Problem description: Of the entries below, return only those lines from the line with "export SLEW_MARGIN = 20" to the line with "The baseline finished", exactly, both included.

[Material to process — start]

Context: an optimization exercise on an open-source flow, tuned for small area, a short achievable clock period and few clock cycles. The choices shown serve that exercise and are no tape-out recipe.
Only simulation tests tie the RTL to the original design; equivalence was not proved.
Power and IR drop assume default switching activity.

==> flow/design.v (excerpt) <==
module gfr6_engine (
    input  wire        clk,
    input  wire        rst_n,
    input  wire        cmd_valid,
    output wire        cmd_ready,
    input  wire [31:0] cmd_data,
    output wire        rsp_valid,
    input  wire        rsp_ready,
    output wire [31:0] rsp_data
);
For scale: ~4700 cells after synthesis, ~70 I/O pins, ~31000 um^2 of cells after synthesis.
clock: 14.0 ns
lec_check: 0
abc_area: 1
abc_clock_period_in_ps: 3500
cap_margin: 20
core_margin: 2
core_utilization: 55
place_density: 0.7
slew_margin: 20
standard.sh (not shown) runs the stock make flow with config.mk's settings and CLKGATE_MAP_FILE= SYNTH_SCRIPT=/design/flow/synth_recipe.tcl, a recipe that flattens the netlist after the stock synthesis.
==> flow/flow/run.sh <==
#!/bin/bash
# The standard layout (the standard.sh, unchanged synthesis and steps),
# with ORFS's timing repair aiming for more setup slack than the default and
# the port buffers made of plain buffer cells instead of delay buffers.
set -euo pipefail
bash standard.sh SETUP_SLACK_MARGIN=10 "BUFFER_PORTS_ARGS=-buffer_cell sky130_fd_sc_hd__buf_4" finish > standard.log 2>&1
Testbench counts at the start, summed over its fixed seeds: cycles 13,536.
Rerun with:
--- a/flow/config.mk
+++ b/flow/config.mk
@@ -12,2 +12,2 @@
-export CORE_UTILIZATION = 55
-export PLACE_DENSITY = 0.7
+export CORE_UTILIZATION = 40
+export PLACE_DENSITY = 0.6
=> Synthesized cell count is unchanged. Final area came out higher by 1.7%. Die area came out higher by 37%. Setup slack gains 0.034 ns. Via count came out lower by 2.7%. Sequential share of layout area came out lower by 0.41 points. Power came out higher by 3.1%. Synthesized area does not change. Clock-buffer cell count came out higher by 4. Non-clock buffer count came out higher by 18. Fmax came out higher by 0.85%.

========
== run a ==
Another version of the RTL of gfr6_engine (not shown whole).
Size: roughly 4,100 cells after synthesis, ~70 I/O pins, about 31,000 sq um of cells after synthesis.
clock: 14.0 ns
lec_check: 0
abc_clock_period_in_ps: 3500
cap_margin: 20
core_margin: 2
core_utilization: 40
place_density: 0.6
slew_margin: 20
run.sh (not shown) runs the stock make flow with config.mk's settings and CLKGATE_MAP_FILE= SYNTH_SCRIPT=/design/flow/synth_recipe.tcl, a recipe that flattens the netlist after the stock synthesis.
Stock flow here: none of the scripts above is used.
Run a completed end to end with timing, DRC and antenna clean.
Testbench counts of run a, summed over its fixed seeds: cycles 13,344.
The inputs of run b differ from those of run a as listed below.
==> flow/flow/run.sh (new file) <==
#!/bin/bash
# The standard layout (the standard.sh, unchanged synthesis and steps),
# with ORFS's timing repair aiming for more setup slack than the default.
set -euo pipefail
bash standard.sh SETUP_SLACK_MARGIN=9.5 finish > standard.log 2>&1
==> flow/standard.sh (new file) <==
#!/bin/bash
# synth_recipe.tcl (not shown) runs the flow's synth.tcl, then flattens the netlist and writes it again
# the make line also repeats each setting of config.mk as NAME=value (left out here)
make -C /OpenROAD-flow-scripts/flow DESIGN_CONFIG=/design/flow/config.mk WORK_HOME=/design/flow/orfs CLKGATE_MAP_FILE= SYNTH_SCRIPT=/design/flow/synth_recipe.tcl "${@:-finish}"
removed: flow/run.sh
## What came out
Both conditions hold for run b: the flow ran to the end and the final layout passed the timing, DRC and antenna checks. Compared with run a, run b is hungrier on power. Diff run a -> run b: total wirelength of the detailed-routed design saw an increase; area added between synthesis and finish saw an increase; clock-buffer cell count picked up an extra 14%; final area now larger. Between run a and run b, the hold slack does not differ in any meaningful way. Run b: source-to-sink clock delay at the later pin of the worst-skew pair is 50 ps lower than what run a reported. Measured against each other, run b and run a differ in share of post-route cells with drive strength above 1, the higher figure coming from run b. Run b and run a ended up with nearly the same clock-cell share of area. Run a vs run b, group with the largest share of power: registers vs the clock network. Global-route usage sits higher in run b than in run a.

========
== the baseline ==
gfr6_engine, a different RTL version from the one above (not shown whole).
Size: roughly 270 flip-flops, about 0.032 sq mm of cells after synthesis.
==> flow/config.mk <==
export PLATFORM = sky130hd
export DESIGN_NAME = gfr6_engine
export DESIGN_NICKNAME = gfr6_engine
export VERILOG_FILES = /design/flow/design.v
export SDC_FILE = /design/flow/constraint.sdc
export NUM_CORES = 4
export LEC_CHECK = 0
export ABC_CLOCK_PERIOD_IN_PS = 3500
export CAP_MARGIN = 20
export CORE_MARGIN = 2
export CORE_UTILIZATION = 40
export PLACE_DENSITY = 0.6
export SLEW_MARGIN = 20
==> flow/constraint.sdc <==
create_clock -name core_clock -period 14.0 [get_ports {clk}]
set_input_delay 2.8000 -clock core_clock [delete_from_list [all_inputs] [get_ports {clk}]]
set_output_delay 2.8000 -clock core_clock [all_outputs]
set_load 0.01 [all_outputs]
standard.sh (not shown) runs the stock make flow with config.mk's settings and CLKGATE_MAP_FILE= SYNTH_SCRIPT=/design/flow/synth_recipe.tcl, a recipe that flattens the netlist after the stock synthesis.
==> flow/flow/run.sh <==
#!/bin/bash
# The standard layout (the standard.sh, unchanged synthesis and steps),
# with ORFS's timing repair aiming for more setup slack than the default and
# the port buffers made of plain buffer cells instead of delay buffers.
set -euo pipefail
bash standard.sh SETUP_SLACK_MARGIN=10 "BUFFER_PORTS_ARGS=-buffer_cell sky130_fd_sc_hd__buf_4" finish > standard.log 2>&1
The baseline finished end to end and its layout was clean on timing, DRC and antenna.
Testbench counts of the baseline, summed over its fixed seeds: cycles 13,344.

[Material to process — finish]

Solution:
export SLEW_MARGIN = 20
==> flow/constraint.sdc <==
create_clock -name core_clock -period 14.0 [get_ports {clk}]
set_input_delay 2.8000 -clock core_clock [delete_from_list [all_inputs] [get_ports {clk}]]
set_output_delay 2.8000 -clock core_clock [all_outputs]
set_load 0.01 [all_outputs]
standard.sh (not shown) runs the stock make flow with config.mk's settings and CLKGATE_MAP_FILE= SYNTH_SCRIPT=/design/flow/synth_recipe.tcl, a recipe that flattens the netlist after the stock synthesis.
==> flow/flow/run.sh <==
#!/bin/bash
# The standard layout (the standard.sh, unchanged synthesis and steps),
# with ORFS's timing repair aiming for more setup slack than the default and
# the port buffers made of plain buffer cells instead of delay buffers.
set -euo pipefail
bash standard.sh SETUP_SLACK_MARGIN=10 "BUFFER_PORTS_ARGS=-buffer_cell sky130_fd_sc_hd__buf_4" finish > standard.log 2>&1
The baseline finished end to end and its layout was clean on timing, DRC and antenna.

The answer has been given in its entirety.